Stored data entries

_ _ _ _

--- src/rtl/ctrl_pkg.sv ---
/*
  Pipeline control definitions shared by the controller FSM and the
  hazard unit. Holds the state encoding, the PC source select, the jump
  kinds, the forwarding select and the trap cause layout.
  Modules import it with a wildcard inside the module body.
*/
package ctrl_pkg;

  // controller FSM states
  typedef enum logic [2:0] {
    RESET, BOOT_SET, FIRST_FETCH, DECODE,
    IRQ_FLUSH, IRQ_TAKEN, FLUSH_EX, FLUSH_WB
  } ctrl_state_t;

  // PC source select towards the fetch stage
  typedef logic [2:0] pc_mux_t;
  localparam pc_mux_t PC_BOOT      = 3'b000;
  localparam pc_mux_t PC_JUMP      = 3'b010;
  localparam pc_mux_t PC_BRANCH    = 3'b011;
  localparam pc_mux_t PC_EXCEPTION = 3'b100;
  localparam pc_mux_t PC_MRET      = 3'b101;

  // jump kind of the instruction in decode
  typedef logic [1:0] jump_t;
  localparam jump_t BRANCH_NONE = 2'b00;
  localparam jump_t BRANCH_JAL  = 2'b01;
  localparam jump_t BRANCH_JALR = 2'b10;
  localparam jump_t BRANCH_COND = 2'b11;

  // operand source in ID
  typedef logic [1:0] fw_sel_t;
  localparam fw_sel_t SEL_REGFILE = 2'b00;
  localparam fw_sel_t SEL_FW_EX   = 2'b01;
  localparam fw_sel_t SEL_FW_WB   = 2'b10;

  // bit 5 flags an interrupt, bits 4:0 carry the interrupt id
  typedef logic [5:0] exc_cause_t;
  typedef logic [4:0] irq_id_t;
  localparam exc_cause_t EXC_CAUSE_ILLEGAL_INSN = 6'd2;
  localparam exc_cause_t EXC_CAUSE_BREAKPOINT   = 6'd3;
  localparam exc_cause_t EXC_CAUSE_ECALL_MMODE  = 6'd11;

  // one hit bit per source operand
  typedef logic [2:0] operand_hit_t;
  localparam int unsigned OP_A = 0;
  localparam int unsigned OP_B = 1;
  localparam int unsigned OP_C = 2;

endpackage

--- src/rtl/ctrl_regs_pkg.sv ---
/*
  APB types, register offsets and field positions of the controller
  register block. The FSM uses the trap-enable positions as well.
*/
package ctrl_regs_pkg;

  typedef logic [3:0]  apb_addr_t;
  typedef logic [31:0] apb_data_t;

  // register map
  localparam apb_addr_t REG_CTRL    = 4'h0;
  localparam apb_addr_t REG_TRAP_EN = 4'h4;
  localparam apb_addr_t REG_CAUSE   = 4'h8;

  // CTRL fields
  localparam int unsigned CTRL_FETCH_EN = 0;
  localparam int unsigned CTRL_MIE      = 1;
  localparam int unsigned CTRL_MPIE     = 2;

  // debug trap enables, one per instruction kind
  typedef logic [2:0] trap_en_t;
  localparam int unsigned TRAP_EN_EBRK  = 0;
  localparam int unsigned TRAP_EN_ECALL = 1;
  localparam int unsigned TRAP_EN_ILL   = 2;

endpackage

--- src/rtl/trap_if.sv ---
/*
  Link between the controller FSM and the register block. The register
  side supplies the enables, the FSM side reports trap entry and mret.
*/
interface trap_if;

  // register block to FSM
  logic                    fetch_en;
  logic                    mie;
  ctrl_regs_pkg::trap_en_t trap_en;

  // FSM to register block, single cycle pulses
  logic                    save_cause;
  ctrl_pkg::exc_cause_t    cause;
  logic                    restore_mret;

  modport fsm (
    input  fetch_en, mie, trap_en,
    output save_cause, cause, restore_mret
  );

  modport regs (
    output fetch_en, mie, trap_en,
    input  save_cause, cause, restore_mret
  );

endinterface

--- src/rtl/ctrl_fsm.sv ---
/*
  Main pipeline controller. Boots on fetch enable, redirects the PC on
  branches, jumps, traps and mret, flushes the pipe for exceptions and
  ebreak, and takes machine interrupts from the ID stage.
*/
module ctrl_fsm (
  input  logic                  clk,
  input  logic                  rst_n,
  input  logic                  instr_valid_i,
  input  logic                  illegal_insn_i,
  input  logic                  ecall_insn_i,
  input  logic                  ebrk_insn_i,
  input  logic                  mret_insn_i,
  input  logic                  branch_taken_ex_i,
  input  ctrl_pkg::jump_t       jump_in_dec_i,
  input  logic                  id_ready_i,
  input  logic                  ex_valid_i,
  input  logic                  irq_req_i,
  input  ctrl_pkg::irq_id_t     irq_id_i,
  input  logic                  jr_stall_i,
  output logic                  instr_req_o,
  output logic                  pc_set_o,
  output ctrl_pkg::pc_mux_t     pc_mux_o,
  output logic                  halt_if_o,
  output logic                  halt_id_o,
  output logic                  is_decoding_o,
  output logic                  irq_ack_o,
  output logic                  dbg_trap_o,
  trap_if.fsm                   trap
);
  import ctrl_pkg::*;
  import ctrl_regs_pkg::*;

  ctrl_state_t state_q, state_d;
  logic        jump_done_q, jump_done_d;
  logic        jump_in_dec;
  logic        irq_pending;

  assign jump_in_dec = (jump_in_dec_i == BRANCH_JAL) || (jump_in_dec_i == BRANCH_JALR);
  // enable is checked again in IRQ_FLUSH since mie may change under us
  assign irq_pending = irq_req_i & trap.mie;

  ////////////////////////////////////////////////////////////////////////////
  // next state and outputs
  ////////////////////////////////////////////////////////////////////////////
  always_comb
  begin
    state_d           = state_q;
    jump_done_d       = jump_done_q;
    instr_req_o       = 1'b1;
    pc_set_o          = 1'b0;
    pc_mux_o          = PC_BOOT;
    halt_if_o         = 1'b0;
    halt_id_o         = 1'b0;
    is_decoding_o     = 1'b0;
    irq_ack_o         = 1'b0;
    dbg_trap_o        = 1'b0;
    trap.save_cause   = 1'b0;
    trap.cause        = '0;
    trap.restore_mret = 1'b0;

    unique case (state_q)
      // idle until software sets fetch enable
      RESET:
      begin
        instr_req_o = 1'b0;
        if (trap.fetch_en)
          state_d = BOOT_SET;
      end
      BOOT_SET:
      begin
        pc_set_o = 1'b1;
        state_d  = FIRST_FETCH;
      end
      // wait for the first instruction to reach ID
      FIRST_FETCH:
      begin
        if (id_ready_i)
          state_d = DECODE;
      end
      DECODE:
      begin
        if (branch_taken_ex_i)
        begin
          // branch resolved in EX wins over anything in ID
          pc_mux_o = PC_BRANCH;
          pc_set_o = 1'b1;
        end
        else if (instr_valid_i)
        begin
          is_decoding_o = 1'b1;
          if (irq_pending)
          begin
            halt_if_o = 1'b1;
            halt_id_o = 1'b1;
            state_d   = IRQ_FLUSH;
          end
          else if (jump_in_dec)
          begin
            // target known in ID so redirect once the jr hazard is gone
            pc_mux_o = PC_JUMP;
            if (!jr_stall_i && !jump_done_q)
            begin
              pc_set_o    = 1'b1;
              jump_done_d = 1'b1;
            end
          end
          else if (ebrk_insn_i)
          begin
            // ebreak only flushes and is not recorded as a cause
            halt_if_o = 1'b1;
            halt_id_o = 1'b1;
            state_d   = FLUSH_EX;
          end
          else if (ecall_insn_i || illegal_insn_i)
          begin
            halt_if_o       = 1'b1;
            halt_id_o       = 1'b1;
            trap.save_cause = 1'b1;
            trap.cause      = ecall_insn_i ? EXC_CAUSE_ECALL_MMODE : EXC_CAUSE_ILLEGAL_INSN;
            state_d         = FLUSH_EX;
          end
          else if (mret_insn_i)
          begin
            halt_if_o         = 1'b1;
            halt_id_o         = 1'b1;
            trap.restore_mret = 1'b1;
            state_d           = FLUSH_EX;
          end
        end
      end
      // drain EX before redirecting
      FLUSH_EX:
      begin
        halt_if_o = 1'b1;
        halt_id_o = 1'b1;
        if (ex_valid_i)
          state_d = FLUSH_WB;
      end
      // instruction is still held in ID by halt_id
      FLUSH_WB:
      begin
        halt_if_o = 1'b1;
        halt_id_o = 1'b1;
        if (ecall_insn_i)
        begin
          pc_mux_o   = PC_EXCEPTION;
          pc_set_o   = 1'b1;
          dbg_trap_o = trap.trap_en[TRAP_EN_ECALL];
        end
        else if (illegal_insn_i)
        begin
          pc_mux_o   = PC_EXCEPTION;
          pc_set_o   = 1'b1;
          dbg_trap_o = trap.trap_en[TRAP_EN_ILL];
        end
        else if (mret_insn_i)
        begin
          pc_mux_o = PC_MRET;
          pc_set_o = 1'b1;
        end
        else if (ebrk_insn_i)
          dbg_trap_o = trap.trap_en[TRAP_EN_EBRK];
        state_d = DECODE;
      end
      IRQ_FLUSH:
      begin
        halt_if_o = 1'b1;
        halt_id_o = 1'b1;
        // request withdrawn so resume with the instruction in ID
        state_d   = irq_pending ? IRQ_TAKEN : DECODE;
      end
      IRQ_TAKEN:
      begin
        pc_mux_o        = PC_EXCEPTION;
        pc_set_o        = 1'b1;
        irq_ack_o       = 1'b1;
        trap.save_cause = 1'b1;
        trap.cause      = {1'b1, irq_id_i};
        state_d         = DECODE;
      end
    endcase
  end

  always_ff @(posedge clk or negedge rst_n)
  begin
    if (!rst_n)
    begin
      state_q     <= RESET;
      jump_done_q <= 1'b0;
    end
    else
    begin
      state_q     <= state_d;
      // jump stays done until ID accepts the next instruction
      jump_done_q <= jump_done_d & ~id_ready_i;
    end
  end

endmodule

_ _ _ _

## YOUR TASK
Copy the records above exactly, beginning at the line that contains "import ctrl_pkg::*;" and stopping after the line that contains "pc_mux_o = PC_BRANCH;".

## RESULT BELOW
  import ctrl_pkg::*;
  import ctrl_regs_pkg::*;

  ctrl_state_t state_q, state_d;
  logic        jump_done_q, jump_done_d;
  logic        jump_in_dec;
  logic        irq_pending;

  assign jump_in_dec = (jump_in_dec_i == BRANCH_JAL) || (jump_in_dec_i == BRANCH_JALR);
  // enable is checked again in IRQ_FLUSH since mie may change under us
  assign irq_pending = irq_req_i & trap.mie;

  ////////////////////////////////////////////////////////////////////////////
  // next state and outputs
  ////////////////////////////////////////////////////////////////////////////
  always_comb
  begin
    state_d           = state_q;
    jump_done_d       = jump_done_q;
    instr_req_o       = 1'b1;
    pc_set_o          = 1'b0;
    pc_mux_o          = PC_BOOT;
    halt_if_o         = 1'b0;
    halt_id_o         = 1'b0;
    is_decoding_o     = 1'b0;
    irq_ack_o         = 1'b0;
    dbg_trap_o        = 1'b0;
    trap.save_cause   = 1'b0;
    trap.cause        = '0;
    trap.restore_mret = 1'b0;

    unique case (state_q)
      // idle until software sets fetch enable
      RESET:
      begin
        instr_req_o = 1'b0;
        if (trap.fetch_en)
          state_d = BOOT_SET;
      end
      BOOT_SET:
      begin
        pc_set_o = 1'b1;
        state_d  = FIRST_FETCH;
      end
      // wait for the first instruction to reach ID
      FIRST_FETCH:
      begin
        if (id_ready_i)
          state_d = DECODE;
      end
      DECODE:
      begin
        if (branch_taken_ex_i)
        begin
          // branch resolved in EX wins over anything in ID
          pc_mux_o = PC_BRANCH;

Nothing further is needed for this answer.